◆ WHAT THE TASK ASKS: Look through the data for the string "word". Copy every line where it is found.

Start of RECORD SET

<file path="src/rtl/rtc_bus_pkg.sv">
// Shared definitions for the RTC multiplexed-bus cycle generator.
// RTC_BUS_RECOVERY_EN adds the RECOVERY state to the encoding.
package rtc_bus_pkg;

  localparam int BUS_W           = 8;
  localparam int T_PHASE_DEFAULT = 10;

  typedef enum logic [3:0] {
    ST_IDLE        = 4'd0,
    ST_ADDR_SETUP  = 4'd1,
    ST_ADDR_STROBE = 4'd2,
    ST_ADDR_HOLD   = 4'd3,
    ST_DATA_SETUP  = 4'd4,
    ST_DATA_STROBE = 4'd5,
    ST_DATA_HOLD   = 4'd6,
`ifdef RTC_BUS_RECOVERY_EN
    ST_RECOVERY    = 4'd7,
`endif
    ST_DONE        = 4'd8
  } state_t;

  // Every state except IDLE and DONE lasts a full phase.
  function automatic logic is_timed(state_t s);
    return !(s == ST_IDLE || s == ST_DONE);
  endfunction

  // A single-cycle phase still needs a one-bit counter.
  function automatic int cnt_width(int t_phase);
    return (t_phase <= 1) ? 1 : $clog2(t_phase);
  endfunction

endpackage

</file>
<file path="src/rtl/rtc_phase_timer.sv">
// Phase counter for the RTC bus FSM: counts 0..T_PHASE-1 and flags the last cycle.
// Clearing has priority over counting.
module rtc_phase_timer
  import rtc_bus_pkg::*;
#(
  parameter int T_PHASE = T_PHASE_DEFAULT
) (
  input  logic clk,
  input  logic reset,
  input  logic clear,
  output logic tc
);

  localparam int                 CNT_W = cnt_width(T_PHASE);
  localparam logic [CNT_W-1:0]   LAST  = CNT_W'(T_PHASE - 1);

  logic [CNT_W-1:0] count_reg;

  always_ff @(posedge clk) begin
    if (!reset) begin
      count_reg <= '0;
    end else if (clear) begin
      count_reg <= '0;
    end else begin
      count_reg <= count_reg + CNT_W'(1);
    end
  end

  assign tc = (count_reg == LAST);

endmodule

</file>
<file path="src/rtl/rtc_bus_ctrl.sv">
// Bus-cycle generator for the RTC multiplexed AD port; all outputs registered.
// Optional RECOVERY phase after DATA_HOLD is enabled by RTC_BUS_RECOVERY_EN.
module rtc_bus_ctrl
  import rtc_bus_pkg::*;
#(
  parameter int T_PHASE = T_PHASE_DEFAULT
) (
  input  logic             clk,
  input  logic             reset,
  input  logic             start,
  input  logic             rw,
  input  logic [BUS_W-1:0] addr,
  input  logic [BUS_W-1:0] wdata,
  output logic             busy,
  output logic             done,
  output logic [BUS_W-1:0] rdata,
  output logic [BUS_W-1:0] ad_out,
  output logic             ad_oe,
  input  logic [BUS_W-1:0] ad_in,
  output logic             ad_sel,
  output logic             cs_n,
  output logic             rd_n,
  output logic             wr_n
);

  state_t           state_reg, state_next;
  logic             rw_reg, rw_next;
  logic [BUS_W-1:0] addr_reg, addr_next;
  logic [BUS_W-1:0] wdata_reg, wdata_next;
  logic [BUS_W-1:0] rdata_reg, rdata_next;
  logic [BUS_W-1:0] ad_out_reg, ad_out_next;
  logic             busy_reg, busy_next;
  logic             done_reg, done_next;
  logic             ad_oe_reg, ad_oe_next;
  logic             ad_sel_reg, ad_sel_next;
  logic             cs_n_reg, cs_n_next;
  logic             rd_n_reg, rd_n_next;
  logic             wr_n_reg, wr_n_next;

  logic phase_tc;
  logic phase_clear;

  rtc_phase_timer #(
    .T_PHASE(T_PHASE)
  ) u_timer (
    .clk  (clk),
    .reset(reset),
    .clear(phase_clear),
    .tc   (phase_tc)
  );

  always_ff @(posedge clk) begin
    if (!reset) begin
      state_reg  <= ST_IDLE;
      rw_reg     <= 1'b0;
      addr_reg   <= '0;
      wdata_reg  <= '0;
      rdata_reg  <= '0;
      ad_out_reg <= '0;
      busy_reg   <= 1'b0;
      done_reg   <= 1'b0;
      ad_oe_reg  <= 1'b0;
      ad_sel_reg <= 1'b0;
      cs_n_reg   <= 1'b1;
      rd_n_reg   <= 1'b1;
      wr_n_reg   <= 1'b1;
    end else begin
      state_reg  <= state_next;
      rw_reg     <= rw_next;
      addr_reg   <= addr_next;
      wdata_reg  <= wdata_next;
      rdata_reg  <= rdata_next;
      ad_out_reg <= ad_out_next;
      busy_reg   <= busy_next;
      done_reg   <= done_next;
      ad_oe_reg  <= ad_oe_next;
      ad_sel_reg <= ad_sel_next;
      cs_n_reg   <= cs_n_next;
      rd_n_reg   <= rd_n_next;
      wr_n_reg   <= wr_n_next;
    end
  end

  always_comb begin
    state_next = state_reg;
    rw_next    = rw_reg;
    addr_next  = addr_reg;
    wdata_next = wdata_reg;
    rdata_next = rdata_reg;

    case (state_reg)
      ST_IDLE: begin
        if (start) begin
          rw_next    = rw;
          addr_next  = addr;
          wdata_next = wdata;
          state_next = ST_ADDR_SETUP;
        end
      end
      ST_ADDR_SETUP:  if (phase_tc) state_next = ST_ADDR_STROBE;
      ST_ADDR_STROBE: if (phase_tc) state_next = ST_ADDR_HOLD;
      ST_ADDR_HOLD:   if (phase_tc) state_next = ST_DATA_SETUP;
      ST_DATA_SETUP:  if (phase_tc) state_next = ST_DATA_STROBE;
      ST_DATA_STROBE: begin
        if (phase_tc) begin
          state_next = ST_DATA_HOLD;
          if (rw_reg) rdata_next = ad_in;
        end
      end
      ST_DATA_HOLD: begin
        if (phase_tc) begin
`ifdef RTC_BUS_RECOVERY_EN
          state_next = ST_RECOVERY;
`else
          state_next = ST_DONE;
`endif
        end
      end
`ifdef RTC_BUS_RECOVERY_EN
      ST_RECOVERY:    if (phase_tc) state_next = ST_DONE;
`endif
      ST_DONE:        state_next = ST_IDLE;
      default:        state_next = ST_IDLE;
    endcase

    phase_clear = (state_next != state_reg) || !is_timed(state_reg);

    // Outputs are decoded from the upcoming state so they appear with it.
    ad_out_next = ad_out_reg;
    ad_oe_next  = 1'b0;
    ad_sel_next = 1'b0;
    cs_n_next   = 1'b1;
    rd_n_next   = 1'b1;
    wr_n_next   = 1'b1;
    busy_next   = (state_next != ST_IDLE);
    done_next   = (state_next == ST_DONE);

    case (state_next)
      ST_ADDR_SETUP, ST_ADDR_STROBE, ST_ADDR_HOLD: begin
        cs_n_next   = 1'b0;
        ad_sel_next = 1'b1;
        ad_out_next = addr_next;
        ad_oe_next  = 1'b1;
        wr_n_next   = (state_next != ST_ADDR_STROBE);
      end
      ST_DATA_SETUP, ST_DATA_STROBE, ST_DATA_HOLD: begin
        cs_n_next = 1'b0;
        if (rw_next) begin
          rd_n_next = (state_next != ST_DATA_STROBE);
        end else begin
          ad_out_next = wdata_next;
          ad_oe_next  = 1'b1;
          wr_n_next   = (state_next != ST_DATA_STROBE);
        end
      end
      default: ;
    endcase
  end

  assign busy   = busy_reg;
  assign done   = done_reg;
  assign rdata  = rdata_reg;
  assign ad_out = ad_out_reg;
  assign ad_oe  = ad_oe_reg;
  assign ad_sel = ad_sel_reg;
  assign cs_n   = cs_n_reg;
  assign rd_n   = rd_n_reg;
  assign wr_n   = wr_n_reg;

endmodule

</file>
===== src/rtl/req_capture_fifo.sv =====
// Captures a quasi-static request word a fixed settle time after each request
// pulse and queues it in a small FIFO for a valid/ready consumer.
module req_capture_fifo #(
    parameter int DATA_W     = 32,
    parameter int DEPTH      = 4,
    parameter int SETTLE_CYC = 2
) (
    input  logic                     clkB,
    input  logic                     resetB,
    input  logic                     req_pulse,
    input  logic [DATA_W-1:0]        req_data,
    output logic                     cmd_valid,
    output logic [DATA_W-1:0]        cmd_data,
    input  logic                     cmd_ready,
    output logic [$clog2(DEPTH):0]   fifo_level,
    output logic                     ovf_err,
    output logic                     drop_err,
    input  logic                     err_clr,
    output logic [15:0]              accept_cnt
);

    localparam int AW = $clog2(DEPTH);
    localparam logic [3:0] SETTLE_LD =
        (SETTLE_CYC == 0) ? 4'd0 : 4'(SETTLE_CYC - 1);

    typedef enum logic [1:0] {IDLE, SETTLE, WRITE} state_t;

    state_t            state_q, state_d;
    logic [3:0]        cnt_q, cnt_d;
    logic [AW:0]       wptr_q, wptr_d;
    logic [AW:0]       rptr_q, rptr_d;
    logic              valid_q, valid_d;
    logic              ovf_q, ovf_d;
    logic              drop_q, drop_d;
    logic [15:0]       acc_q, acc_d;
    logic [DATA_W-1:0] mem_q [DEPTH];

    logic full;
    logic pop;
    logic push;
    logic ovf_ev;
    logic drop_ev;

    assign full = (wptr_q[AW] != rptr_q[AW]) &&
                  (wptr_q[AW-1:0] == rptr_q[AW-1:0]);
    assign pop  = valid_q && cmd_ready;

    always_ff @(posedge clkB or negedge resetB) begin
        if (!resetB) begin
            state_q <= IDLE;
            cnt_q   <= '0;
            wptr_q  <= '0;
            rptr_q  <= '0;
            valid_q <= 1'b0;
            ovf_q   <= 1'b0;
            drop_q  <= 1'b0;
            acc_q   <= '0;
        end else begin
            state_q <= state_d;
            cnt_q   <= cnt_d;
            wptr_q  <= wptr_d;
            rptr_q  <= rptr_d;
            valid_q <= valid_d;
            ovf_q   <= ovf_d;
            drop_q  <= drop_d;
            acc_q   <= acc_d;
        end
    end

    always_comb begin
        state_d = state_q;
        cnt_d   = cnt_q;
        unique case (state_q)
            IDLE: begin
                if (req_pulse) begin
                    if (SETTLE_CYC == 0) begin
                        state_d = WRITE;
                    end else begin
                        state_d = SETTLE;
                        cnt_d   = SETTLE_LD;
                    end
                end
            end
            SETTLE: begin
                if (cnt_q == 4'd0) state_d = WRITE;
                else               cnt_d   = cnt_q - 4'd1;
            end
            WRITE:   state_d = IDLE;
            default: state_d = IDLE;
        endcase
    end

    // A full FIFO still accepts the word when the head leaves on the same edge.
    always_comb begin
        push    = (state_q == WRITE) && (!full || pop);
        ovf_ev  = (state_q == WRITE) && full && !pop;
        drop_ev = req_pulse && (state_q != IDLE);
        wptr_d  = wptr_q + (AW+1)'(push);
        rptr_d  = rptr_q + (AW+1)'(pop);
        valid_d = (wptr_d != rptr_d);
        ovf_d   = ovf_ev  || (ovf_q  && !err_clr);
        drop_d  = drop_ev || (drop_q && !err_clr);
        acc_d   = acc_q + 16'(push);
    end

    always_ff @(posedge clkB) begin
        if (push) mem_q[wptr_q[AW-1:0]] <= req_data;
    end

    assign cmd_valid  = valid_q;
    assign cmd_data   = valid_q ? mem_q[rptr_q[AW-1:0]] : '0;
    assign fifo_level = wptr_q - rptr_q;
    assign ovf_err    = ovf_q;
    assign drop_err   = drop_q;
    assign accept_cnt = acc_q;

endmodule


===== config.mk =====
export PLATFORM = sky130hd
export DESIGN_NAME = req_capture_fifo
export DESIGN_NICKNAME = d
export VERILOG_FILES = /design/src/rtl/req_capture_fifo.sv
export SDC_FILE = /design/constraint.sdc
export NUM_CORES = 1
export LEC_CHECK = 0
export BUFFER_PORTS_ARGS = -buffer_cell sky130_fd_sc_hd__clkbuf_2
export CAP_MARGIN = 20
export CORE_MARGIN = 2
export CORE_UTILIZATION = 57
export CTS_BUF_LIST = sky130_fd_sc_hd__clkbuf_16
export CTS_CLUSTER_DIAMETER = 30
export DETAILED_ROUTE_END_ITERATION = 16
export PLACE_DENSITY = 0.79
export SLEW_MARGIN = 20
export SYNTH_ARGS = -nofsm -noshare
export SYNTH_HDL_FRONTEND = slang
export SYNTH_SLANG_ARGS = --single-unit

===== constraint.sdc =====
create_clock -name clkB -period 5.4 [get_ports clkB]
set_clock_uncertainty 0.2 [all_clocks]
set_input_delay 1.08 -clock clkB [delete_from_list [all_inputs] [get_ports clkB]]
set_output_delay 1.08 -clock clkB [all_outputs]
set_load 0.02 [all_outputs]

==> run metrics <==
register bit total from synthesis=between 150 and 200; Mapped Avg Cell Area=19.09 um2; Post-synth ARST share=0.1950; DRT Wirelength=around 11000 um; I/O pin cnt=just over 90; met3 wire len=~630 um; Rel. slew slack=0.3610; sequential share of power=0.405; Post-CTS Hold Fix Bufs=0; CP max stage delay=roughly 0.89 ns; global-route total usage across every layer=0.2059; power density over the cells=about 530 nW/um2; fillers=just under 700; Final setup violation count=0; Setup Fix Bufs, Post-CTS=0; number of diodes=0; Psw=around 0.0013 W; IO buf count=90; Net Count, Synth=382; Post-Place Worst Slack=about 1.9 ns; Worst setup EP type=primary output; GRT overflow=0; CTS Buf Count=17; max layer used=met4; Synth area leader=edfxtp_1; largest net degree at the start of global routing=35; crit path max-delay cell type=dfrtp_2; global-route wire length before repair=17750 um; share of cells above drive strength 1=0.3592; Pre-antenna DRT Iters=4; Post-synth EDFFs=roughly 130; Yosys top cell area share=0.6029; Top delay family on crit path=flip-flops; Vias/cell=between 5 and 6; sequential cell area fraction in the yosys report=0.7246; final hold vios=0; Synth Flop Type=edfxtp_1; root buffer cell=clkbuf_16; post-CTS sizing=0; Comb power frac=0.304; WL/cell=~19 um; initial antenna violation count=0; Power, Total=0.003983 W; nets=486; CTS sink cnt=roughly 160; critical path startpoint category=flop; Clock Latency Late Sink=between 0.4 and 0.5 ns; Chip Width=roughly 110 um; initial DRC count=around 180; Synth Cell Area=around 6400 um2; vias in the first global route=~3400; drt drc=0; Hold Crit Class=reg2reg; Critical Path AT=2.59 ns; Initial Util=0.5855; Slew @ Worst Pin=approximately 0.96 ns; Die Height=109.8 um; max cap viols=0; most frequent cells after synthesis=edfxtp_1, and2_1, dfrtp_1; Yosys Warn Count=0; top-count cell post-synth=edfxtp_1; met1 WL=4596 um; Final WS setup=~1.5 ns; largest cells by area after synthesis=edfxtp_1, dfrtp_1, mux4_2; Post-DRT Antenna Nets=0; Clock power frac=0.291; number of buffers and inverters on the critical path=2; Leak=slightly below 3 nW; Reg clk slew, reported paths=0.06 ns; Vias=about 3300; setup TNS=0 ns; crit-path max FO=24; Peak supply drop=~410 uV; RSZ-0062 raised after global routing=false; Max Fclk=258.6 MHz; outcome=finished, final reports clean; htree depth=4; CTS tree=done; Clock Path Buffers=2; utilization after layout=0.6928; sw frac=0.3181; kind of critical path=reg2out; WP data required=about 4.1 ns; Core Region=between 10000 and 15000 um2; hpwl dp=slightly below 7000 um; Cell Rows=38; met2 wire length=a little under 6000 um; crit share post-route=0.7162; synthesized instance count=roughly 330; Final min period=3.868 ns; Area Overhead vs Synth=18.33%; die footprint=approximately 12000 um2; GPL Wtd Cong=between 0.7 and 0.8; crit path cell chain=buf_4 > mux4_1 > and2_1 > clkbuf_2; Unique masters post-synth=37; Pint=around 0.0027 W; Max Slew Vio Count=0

End of RECORD SET

◆ RESULT:
// Captures a quasi-static request word a fixed settle time after each request
    // A full FIFO still accepts the word when the head leaves on the same edge.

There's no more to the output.